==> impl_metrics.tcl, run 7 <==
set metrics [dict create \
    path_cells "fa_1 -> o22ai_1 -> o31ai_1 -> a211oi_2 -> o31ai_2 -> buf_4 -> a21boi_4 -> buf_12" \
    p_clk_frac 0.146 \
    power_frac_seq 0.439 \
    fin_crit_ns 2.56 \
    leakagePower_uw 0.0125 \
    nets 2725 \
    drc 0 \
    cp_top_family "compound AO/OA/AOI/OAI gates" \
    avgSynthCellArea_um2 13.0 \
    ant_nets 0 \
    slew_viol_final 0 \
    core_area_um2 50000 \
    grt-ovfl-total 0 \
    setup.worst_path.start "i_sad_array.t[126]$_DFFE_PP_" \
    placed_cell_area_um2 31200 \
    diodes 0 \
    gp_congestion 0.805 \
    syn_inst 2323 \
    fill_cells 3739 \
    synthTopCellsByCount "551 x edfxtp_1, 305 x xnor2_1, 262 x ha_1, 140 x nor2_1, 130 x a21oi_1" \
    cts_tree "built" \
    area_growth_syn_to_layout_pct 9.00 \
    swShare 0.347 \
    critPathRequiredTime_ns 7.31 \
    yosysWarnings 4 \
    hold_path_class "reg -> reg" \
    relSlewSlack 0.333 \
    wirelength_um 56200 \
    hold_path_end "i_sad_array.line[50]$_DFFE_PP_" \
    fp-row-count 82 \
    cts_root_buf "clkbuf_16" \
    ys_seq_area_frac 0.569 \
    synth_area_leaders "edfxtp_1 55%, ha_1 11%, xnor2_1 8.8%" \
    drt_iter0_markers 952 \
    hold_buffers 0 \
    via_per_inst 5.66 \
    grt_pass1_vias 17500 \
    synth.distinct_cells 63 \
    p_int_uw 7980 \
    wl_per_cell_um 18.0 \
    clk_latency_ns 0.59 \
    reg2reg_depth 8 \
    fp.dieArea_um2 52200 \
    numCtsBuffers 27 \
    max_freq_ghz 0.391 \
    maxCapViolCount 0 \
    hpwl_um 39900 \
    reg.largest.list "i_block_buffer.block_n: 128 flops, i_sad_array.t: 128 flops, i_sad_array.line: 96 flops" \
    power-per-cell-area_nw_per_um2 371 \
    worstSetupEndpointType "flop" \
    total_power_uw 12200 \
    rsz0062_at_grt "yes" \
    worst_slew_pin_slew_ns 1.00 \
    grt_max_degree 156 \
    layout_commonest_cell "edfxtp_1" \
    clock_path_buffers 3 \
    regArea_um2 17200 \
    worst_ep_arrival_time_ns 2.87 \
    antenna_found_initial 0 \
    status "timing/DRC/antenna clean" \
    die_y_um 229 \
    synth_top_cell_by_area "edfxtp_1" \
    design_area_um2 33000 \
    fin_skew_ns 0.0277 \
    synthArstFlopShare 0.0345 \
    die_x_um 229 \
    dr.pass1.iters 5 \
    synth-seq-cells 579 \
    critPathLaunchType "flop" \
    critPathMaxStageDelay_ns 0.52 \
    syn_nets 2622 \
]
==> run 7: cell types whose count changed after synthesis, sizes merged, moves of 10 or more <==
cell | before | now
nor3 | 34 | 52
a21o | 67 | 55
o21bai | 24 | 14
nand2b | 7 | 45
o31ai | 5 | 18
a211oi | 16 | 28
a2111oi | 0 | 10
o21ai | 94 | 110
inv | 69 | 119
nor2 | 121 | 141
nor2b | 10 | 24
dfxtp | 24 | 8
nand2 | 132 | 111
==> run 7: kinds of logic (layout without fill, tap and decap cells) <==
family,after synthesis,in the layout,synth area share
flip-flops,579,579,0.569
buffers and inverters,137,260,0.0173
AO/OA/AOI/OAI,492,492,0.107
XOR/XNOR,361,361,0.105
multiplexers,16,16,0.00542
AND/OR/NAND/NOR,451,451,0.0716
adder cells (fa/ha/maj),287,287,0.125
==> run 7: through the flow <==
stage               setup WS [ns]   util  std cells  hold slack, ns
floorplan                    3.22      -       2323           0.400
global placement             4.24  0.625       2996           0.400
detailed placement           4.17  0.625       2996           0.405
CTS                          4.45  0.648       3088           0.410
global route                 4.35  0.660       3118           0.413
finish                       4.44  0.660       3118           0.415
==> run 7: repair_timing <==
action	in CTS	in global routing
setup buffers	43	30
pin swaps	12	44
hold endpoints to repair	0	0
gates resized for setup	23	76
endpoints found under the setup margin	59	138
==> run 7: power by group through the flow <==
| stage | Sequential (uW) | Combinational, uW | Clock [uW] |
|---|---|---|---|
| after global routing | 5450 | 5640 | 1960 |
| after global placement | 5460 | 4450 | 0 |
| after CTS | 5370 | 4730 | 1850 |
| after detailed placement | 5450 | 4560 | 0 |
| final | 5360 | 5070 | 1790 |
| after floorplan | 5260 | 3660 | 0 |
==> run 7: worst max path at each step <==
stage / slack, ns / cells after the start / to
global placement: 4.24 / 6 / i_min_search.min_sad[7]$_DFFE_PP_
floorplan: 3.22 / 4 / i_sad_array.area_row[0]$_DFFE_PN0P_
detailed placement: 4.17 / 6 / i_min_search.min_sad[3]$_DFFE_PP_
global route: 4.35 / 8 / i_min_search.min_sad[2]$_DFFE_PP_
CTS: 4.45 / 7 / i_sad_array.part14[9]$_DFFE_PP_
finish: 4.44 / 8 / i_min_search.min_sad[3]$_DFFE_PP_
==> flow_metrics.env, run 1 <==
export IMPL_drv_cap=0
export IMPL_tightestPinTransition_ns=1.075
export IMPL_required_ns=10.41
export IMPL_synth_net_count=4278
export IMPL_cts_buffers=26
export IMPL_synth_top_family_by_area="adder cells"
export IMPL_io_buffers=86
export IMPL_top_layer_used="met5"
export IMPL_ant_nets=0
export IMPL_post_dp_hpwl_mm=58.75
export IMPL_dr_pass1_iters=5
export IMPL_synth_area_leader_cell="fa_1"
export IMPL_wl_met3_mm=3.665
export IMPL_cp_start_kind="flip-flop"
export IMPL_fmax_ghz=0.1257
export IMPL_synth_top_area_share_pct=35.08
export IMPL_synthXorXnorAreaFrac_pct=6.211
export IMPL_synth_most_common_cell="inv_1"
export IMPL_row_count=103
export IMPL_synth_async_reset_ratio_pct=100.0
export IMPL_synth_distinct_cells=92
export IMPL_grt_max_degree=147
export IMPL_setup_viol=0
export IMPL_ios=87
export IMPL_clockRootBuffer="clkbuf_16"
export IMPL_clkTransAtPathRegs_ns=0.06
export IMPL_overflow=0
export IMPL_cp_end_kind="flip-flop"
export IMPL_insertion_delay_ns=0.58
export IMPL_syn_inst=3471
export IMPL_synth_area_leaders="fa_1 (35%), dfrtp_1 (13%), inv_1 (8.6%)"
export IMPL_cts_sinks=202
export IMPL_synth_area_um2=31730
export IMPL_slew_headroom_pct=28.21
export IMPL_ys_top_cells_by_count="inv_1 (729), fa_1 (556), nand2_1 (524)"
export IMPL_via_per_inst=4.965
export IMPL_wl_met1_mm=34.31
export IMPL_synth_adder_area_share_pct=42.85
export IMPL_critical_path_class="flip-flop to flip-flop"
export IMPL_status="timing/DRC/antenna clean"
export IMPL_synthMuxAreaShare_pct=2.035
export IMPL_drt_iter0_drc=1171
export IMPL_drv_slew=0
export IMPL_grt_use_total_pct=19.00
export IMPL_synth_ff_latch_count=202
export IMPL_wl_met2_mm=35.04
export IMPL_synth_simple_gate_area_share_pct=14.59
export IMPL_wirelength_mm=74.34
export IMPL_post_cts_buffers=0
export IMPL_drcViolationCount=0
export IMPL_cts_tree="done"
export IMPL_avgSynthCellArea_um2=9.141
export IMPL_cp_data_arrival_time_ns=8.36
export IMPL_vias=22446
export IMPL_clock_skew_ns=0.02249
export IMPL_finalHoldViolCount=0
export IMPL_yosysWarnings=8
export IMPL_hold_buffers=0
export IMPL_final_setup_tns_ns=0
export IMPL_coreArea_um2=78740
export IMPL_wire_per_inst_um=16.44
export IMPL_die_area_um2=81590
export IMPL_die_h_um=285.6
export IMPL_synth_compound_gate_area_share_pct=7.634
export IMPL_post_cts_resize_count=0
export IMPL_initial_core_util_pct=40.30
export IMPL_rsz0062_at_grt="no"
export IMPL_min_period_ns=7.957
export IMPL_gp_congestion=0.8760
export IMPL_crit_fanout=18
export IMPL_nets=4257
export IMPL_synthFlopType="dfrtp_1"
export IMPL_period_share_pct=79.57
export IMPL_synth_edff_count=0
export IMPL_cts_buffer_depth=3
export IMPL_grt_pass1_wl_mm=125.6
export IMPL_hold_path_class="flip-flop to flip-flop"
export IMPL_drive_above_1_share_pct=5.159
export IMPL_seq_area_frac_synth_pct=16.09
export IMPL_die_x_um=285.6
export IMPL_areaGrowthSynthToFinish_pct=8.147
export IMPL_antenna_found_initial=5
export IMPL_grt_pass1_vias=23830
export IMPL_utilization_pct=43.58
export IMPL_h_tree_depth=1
Context: an optimization exercise on an open-source flow, tuned for small area, a short achievable clock period and few clock cycles per item. The choices shown serve that exercise and are no tape-out recipe. At most, simulation tests tie the RTL to the original design; equivalence was not proved. Power and IR drop assume default switching activity.

09-26:
==> module tbeh_add, before the edit <==
module tbeh_add #(
	parameter int W = 32
) (
	input  logic [W-1:0] a,
	input  logic [W-1:0] b,
	input  logic         cin,
	output logic [W:0]   s
);
	localparam int L = $clog2(W);
	logic [W-1:0] g [L+1];
	logic [W-1:0] p [L+1];
	always_comb begin
		g[0] = a & b;
		p[0] = a ^ b;
		for (int l = 1; l <= L; l++) begin
			g[l] = g[l-1];
			p[l] = p[l-1];
			for (int i = 0; i < W; i++) begin
				if ((i >> (l - 1)) % 2 == 1) begin
					g[l][i] = g[l-1][i] | (p[l-1][i] & g[l-1][((i >> (l - 1)) << (l - 1)) - 1]);
					p[l][i] = p[l-1][i] & p[l-1][((i >> (l - 1)) << (l - 1)) - 1];
				end
			end
		end
		s[0] = p[0][0] ^ cin;
		for (int i = 1; i < W; i++) begin
			s[i] = p[0][i] ^ (g[L][i-1] | (p[L][i-1] & cin));
		end
		s[W] = g[L][W-1] | (p[L][W-1] & cin);
	end
endmodule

········

ACTION ITEM: Starting at the line above that contains "ys_seq_area_frac 0.569 \", write out each line exactly until the line that contains "flops, i_sad_array.t: 128" has been written, and stop there.

EXERCISE RESULT:
    ys_seq_area_frac 0.569 \
    synth_area_leaders "edfxtp_1 55%, ha_1 11%, xnor2_1 8.8%" \
    drt_iter0_markers 952 \
    hold_buffers 0 \
    via_per_inst 5.66 \
    grt_pass1_vias 17500 \
    synth.distinct_cells 63 \
    p_int_uw 7980 \
    wl_per_cell_um 18.0 \
    clk_latency_ns 0.59 \
    reg2reg_depth 8 \
    fp.dieArea_um2 52200 \
    numCtsBuffers 27 \
    max_freq_ghz 0.391 \
    maxCapViolCount 0 \
    hpwl_um 39900 \
    reg.largest.list "i_block_buffer.block_n: 128 flops, i_sad_array.t: 128 flops, i_sad_array.line: 96 flops" \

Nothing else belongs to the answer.